Embryos were washed three times in PBS that contained 0.1% BSA, 0.1% Tween-20, and 0.2% (w/v) sodium azide (washing buffer), fixed with 2% (w/v) paraformaldehyde (Sigma) for 30 min, and then permeabilized with 2% paraformaldehyde plus 0.3% Tween-20 (Sigma) at room temperature for 30 min. Embryos were washed three times in washing buffer, blocked in 2% BSA and 30% serum for 3 h, and stained overnight at 4°C with the following primary antibodies: a) rabbit anti-PLCG1 polyclonal antibody raised against amino acids 530–850 of rat origin (sc-426, final concentration of 10 µg/ml; Santa Cruz Biotechnology, Santa Cruz, CA); b) anti-phospho(Ser473)-AKT (193H12) rabbit monoclonal antibody (final concentration of 2 µg/ml; Cell Signaling Technology, Danvers, MA); or c) an equivalent concentration of nonimmune immunoglobulin. Embryos were washed thoroughly three times for 10 min each in 1x PBS and incubated with a 1:200 dilution of goat anti-rabbit FITC-conjugated IgG secondary antibody (Sigma).
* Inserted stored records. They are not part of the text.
[src/rtl/fft_pkg.sv]
// Shared FFT definitions: sequencer state encoding and width helpers.
package fft_pkg;

  localparam int FFT_STATE_W = 2;

  typedef logic [FFT_STATE_W-1:0] fft_state_t;

  localparam fft_state_t FFT_IDLE  = 2'd0;
  localparam fft_state_t FFT_RUN   = 2'd1;
  localparam fft_state_t FFT_DRAIN = 2'd2;

  // Width of a field holding 0..n-1; never narrower than one bit.
  function automatic int fft_width(input int n);
    return (n > 1) ? $clog2(n) : 1;
  endfunction

endpackage

[src/rtl/twiddle_addr_gen.sv]
// Radix-2 DIT butterfly sequencer: presents data index pairs and drives the
// twiddle ROM address so the ROM output lines up with the presented butterfly.
//
// state     | meaning
// ----------+----------------------------------------------------------
// FFT_IDLE  | waiting for start; issue and present slots empty
// FFT_RUN   | issue slot walking stages/butterflies into present slot
// FFT_DRAIN | last butterfly presented, waiting for it to be accepted
module twiddle_addr_gen
  import fft_pkg::*;
#(
  parameter int N = 16,
  localparam int S = $clog2(N),
  localparam int W = $clog2(N),
  localparam int SW = fft_width(S)
) (
  input  logic          clk,
  input  logic          rst_n,
  input  logic          start,
  input  logic          ready,
  output logic [W-1:0]  read_address,
  output logic          bf_valid,
  output logic [W-1:0]  bf_idx_a,
  output logic [W-1:0]  bf_idx_b,
  output logic [SW-1:0] bf_stage,
  output logic          busy,
  output logic          done
);

  localparam logic [SW-1:0] S_LAST = SW'(S - 1);
  localparam logic [W-2:0]  J_LAST = '1;

  fft_state_t    state;
  logic [SW-1:0] s_cnt;
  logic [W-2:0]  j_cnt;
  logic          issue_valid;
  logic          en;
  logic          accept;
  logic          last_issue;
  logic [W-1:0]  j_ext, half, p_val, g_val;
  logic [W-1:0]  iss_a, iss_b, iss_k;
  logic [W-1:0]  bf_k;

  always_comb begin
    j_ext = W'(j_cnt);
    half  = W'(1) << s_cnt;
    p_val = j_ext & (half - W'(1));
    g_val = j_ext >> s_cnt;
    iss_a = ((g_val << s_cnt) << 1) | p_val;
    iss_b = iss_a | half;
    iss_k = p_val << (S_LAST - s_cnt);
  end

  assign en         = ready | ~bf_valid;
  assign accept     = (state == FFT_IDLE) && start && !done;
  assign last_issue = issue_valid && (s_cnt == S_LAST) && (j_cnt == J_LAST);

  // Address the entry that will be presented next cycle, so the ROM's
  // one-cycle latency lands on the same cycle as the bf_* registers.
  assign read_address = en ? (issue_valid ? iss_k : '0) : bf_k;

  always_ff @(posedge clk or negedge rst_n) begin
    if (!rst_n) begin
      state <= FFT_IDLE;
      busy  <= 1'b0;
      done  <= 1'b0;
    end else begin
      done <= 1'b0;
      case (state)
        FFT_IDLE: begin
          if (accept) begin
            state <= FFT_RUN;
            busy  <= 1'b1;
          end
        end
        FFT_RUN: begin
          if (en && last_issue) state <= FFT_DRAIN;
        end
        FFT_DRAIN: begin
          if (bf_valid && ready) begin
            state <= FFT_IDLE;
            busy  <= 1'b0;
            done  <= 1'b1;
          end
        end
        default: begin
          state <= FFT_IDLE;
          busy  <= 1'b0;
        end
      endcase
    end
  end

  always_ff @(posedge clk or negedge rst_n) begin
    if (!rst_n) begin
      s_cnt       <= '0;
      j_cnt       <= '0;
      issue_valid <= 1'b0;
      bf_valid    <= 1'b0;
      bf_idx_a    <= '0;
      bf_idx_b    <= '0;
      bf_stage    <= '0;
      bf_k        <= '0;
    end else begin
      if (en) begin
        bf_valid <= issue_valid;
        if (issue_valid) begin
          bf_idx_a <= iss_a;
          bf_idx_b <= iss_b;
          bf_stage <= s_cnt;
          bf_k     <= iss_k;
          if (last_issue) begin
            issue_valid <= 1'b0;
            s_cnt       <= '0;
            j_cnt       <= '0;
          end else begin
            j_cnt <= j_cnt + 1'b1;
            if (j_cnt == J_LAST) s_cnt <= s_cnt + 1'b1;
          end
        end
      end
      if (accept) begin
        issue_valid <= 1'b1;
        s_cnt       <= '0;
        j_cnt       <= '0;
      end
    end
  end

endmodule
### src/rtl/fetch_pkg.sv
// Shared types and constants for the fetch stage: queue entry layout and ISA mode encodings.
package fetch_pkg;

   localparam int unsigned INST_W = 48;

   localparam logic MODE_MIPS = 1'b0;
   localparam logic MODE_VAR  = 1'b1;

   typedef struct packed {
      logic [INST_W-1:0] inst;
      logic [31:0]       pc;
      logic [31:0]       next_pc;
      logic              mode;
   } fetch_entry_t;

endpackage

### src/rtl/fetch_fifo.sv
// Synchronous FIFO of fetch entries; head is read combinationally from storage.
module fetch_fifo
   import fetch_pkg::*;
#(
   parameter int unsigned DEPTH = 4,
   localparam int unsigned AW = (DEPTH > 1) ? $clog2(DEPTH) : 1,
   localparam int unsigned CW = $clog2(DEPTH) + 1
) (
   input  logic         clk,
   input  logic         rst_n,
   input  logic         clr,
   input  logic         push,
   input  fetch_entry_t push_entry,
   input  logic         pop,
   output logic [CW-1:0] count,
   output fetch_entry_t head
);

   fetch_entry_t  mem_q [DEPTH];
   fetch_entry_t  mem_d [DEPTH];
   logic [AW-1:0] wr_ptr_q, wr_ptr_d;
   logic [AW-1:0] rd_ptr_q, rd_ptr_d;
   logic [CW-1:0] count_q, count_d;
   logic          pop_en, push_en;

   always_comb begin
      mem_d    = mem_q;
      wr_ptr_d = wr_ptr_q;
      rd_ptr_d = rd_ptr_q;
      count_d  = count_q;
      pop_en   = pop & (count_q != '0);
      // A push into a full FIFO is only accepted when the head leaves in the same cycle.
      push_en  = push & ((count_q != CW'(DEPTH)) | pop_en);
      if (clr) begin
         wr_ptr_d = '0;
         rd_ptr_d = '0;
         count_d  = '0;
      end else begin
         if (push_en) begin
            mem_d[wr_ptr_q] = push_entry;
            wr_ptr_d        = wr_ptr_q + AW'(1);
         end
         if (pop_en) begin
            rd_ptr_d = rd_ptr_q + AW'(1);
         end
         count_d = count_q + CW'(push_en) - CW'(pop_en);
      end
   end

   always_ff @(posedge clk or negedge rst_n) begin
      if (!rst_n) begin
         mem_q    <= '{default: '0};
         wr_ptr_q <= '0;
         rd_ptr_q <= '0;
         count_q  <= '0;
      end else begin
         mem_q    <= mem_d;
         wr_ptr_q <= wr_ptr_d;
         rd_ptr_q <= rd_ptr_d;
         count_q  <= count_d;
      end
   end

   assign count = count_q;
   assign head  = mem_q[rd_ptr_q];

endmodule
$ cat src/flat_wrapper.sv
// flat-port wrapper written by rule: the top's interface ports become plain ports
module decode_stage_hazard_flat 
#(
    parameter int DATA_WIDTH      = 32,
    parameter int REG_ADDR_WIDTH  = 5,
    parameter int MEM_READ_BIT    = 0,
    parameter int STALL_CNT_WIDTH = 16
)
  (clk, resetN, bus_inValid, bus_instruction, bus_programCounterIn, bus_flush, bus_regWrite, bus_writeRegister, bus_writeData, bus_inReady, bus_outValid, bus_writeBackControl, bus_memAccessControl, bus_calculationControl, bus_programCounterOut, bus_readData1, bus_readData2, bus_immediateOperand, bus_writeRegister0, bus_writeRegister1, bus_stallCount);
  decode_stage_hazard_if #(.DATA_WIDTH(DATA_WIDTH), .REG_ADDR_WIDTH(REG_ADDR_WIDTH), .STALL_CNT_WIDTH(STALL_CNT_WIDTH)) bus_i ();
  input  logic clk;
  input  logic resetN;
  input wire logic [$bits(bus_i.inValid)-1:0] bus_inValid;
  input wire logic [$bits(bus_i.instruction)-1:0] bus_instruction;
  input wire logic [$bits(bus_i.programCounterIn)-1:0] bus_programCounterIn;
  input wire logic [$bits(bus_i.flush)-1:0] bus_flush;
  input wire logic [$bits(bus_i.regWrite)-1:0] bus_regWrite;
  input wire logic [$bits(bus_i.writeRegister)-1:0] bus_writeRegister;
  input wire logic [$bits(bus_i.writeData)-1:0] bus_writeData;
  output wire logic [$bits(bus_i.inReady)-1:0] bus_inReady;
  output wire logic [$bits(bus_i.outValid)-1:0] bus_outValid;
  output wire logic [$bits(bus_i.writeBackControl)-1:0] bus_writeBackControl;
  output wire logic [$bits(bus_i.memAccessControl)-1:0] bus_memAccessControl;
  output wire logic [$bits(bus_i.calculationControl)-1:0] bus_calculationControl;
  output wire logic [$bits(bus_i.programCounterOut)-1:0] bus_programCounterOut;
  output wire logic [$bits(bus_i.readData1)-1:0] bus_readData1;
  output wire logic [$bits(bus_i.readData2)-1:0] bus_readData2;
  output wire logic [$bits(bus_i.immediateOperand)-1:0] bus_immediateOperand;
  output wire logic [$bits(bus_i.writeRegister0)-1:0] bus_writeRegister0;
  output wire logic [$bits(bus_i.writeRegister1)-1:0] bus_writeRegister1;
  output wire logic [$bits(bus_i.stallCount)-1:0] bus_stallCount;
  assign bus_i.inValid = bus_inValid;
  assign bus_i.instruction = bus_instruction;
  assign bus_i.programCounterIn = bus_programCounterIn;
  assign bus_i.flush = bus_flush;
  assign bus_i.regWrite = bus_regWrite;
  assign bus_i.writeRegister = bus_writeRegister;
  assign bus_i.writeData = bus_writeData;
  assign bus_inReady = bus_i.inReady;
  assign bus_outValid = bus_i.outValid;
  assign bus_writeBackControl = bus_i.writeBackControl;
  assign bus_memAccessControl = bus_i.memAccessControl;
  assign bus_calculationControl = bus_i.calculationControl;
  assign bus_programCounterOut = bus_i.programCounterOut;
  assign bus_readData1 = bus_i.readData1;
  assign bus_readData2 = bus_i.readData2;
  assign bus_immediateOperand = bus_i.immediateOperand;
  assign bus_writeRegister0 = bus_i.writeRegister0;
  assign bus_writeRegister1 = bus_i.writeRegister1;
  assign bus_stallCount = bus_i.stallCount;
  decode_stage_hazard #(.DATA_WIDTH(DATA_WIDTH), .REG_ADDR_WIDTH(REG_ADDR_WIDTH), .MEM_READ_BIT(MEM_READ_BIT), .STALL_CNT_WIDTH(STALL_CNT_WIDTH)) u_core (.clk(clk), .resetN(resetN), .bus(bus_i));
endmodule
Embryos were collected fresh from the reproductive tract. The embryos were washed three times in cold PBS (Ca2+- and Mg2+-free Dulbecco PBS [Sigma]) and then transferred in a minimal volume to 30 µl of PCR buffer (50 mM KCl, 15 mM Tris-HCl [pH 8.0]) in diethyl pyrocarbonate (DEPC; Sigma)-treated MilliQ water that contained 1 IU of RNase inhibitor (Applied Biosystems, Foster City, CA). The embryos were lyzed by three cycles of freezing in liquid nitrogen and thawing (with vortexing), and subjected to reverse transcriptase-polymerase chain reaction (RT-PCR). Reverse transcription was performed in 12.5 U of murine leukemia virus reverse transcriptase (MuLV), 1 U RNase inhibitor, 4 mM MgCl2, 50 mM KCl, 15 mM Tris-HCl (pH 8.0), 0.5 mM dNTPs (Applied Biosystems), 1.5 µM allele-specific reverse primer. The reactions were incubated for 10 min at room temperature, 30 min at 42°C, and 2 min at 99°C. Two negative controls were included: without reverse transcriptase enzyme, and without template, to test for extraneous RNA and DNA contamination, respectively. The PCR mixture contained 3 µl cDNA template, 1.5 µl Amplitaq Gold DNA polymerase, 4 mM MgCl2, 50 mM KCl, 15 mM Tris-HCl (pH 8.0), .5 mM dNTPs, 5% dimethylsulfoxide (DMSO; Sigma), and 1.5 µM each of the gene-specific primers. The reactions were incubated for 10 min at 94°C, followed by 40 cycles of 15 s at 94°C and 1 min at 58°C in a Corbett Thermal Reactor. The PCR products were analyzed by electrophoresis on a 2% (w/v) agarose gel that was stained with ethidium bromide, to visualize the products on a UV transilluminator. The DNA fragments were verified by size and the products were extracted and sequenced (SUPAMAC, Redfern, NSW, Australia), to confirm they were from the target genes.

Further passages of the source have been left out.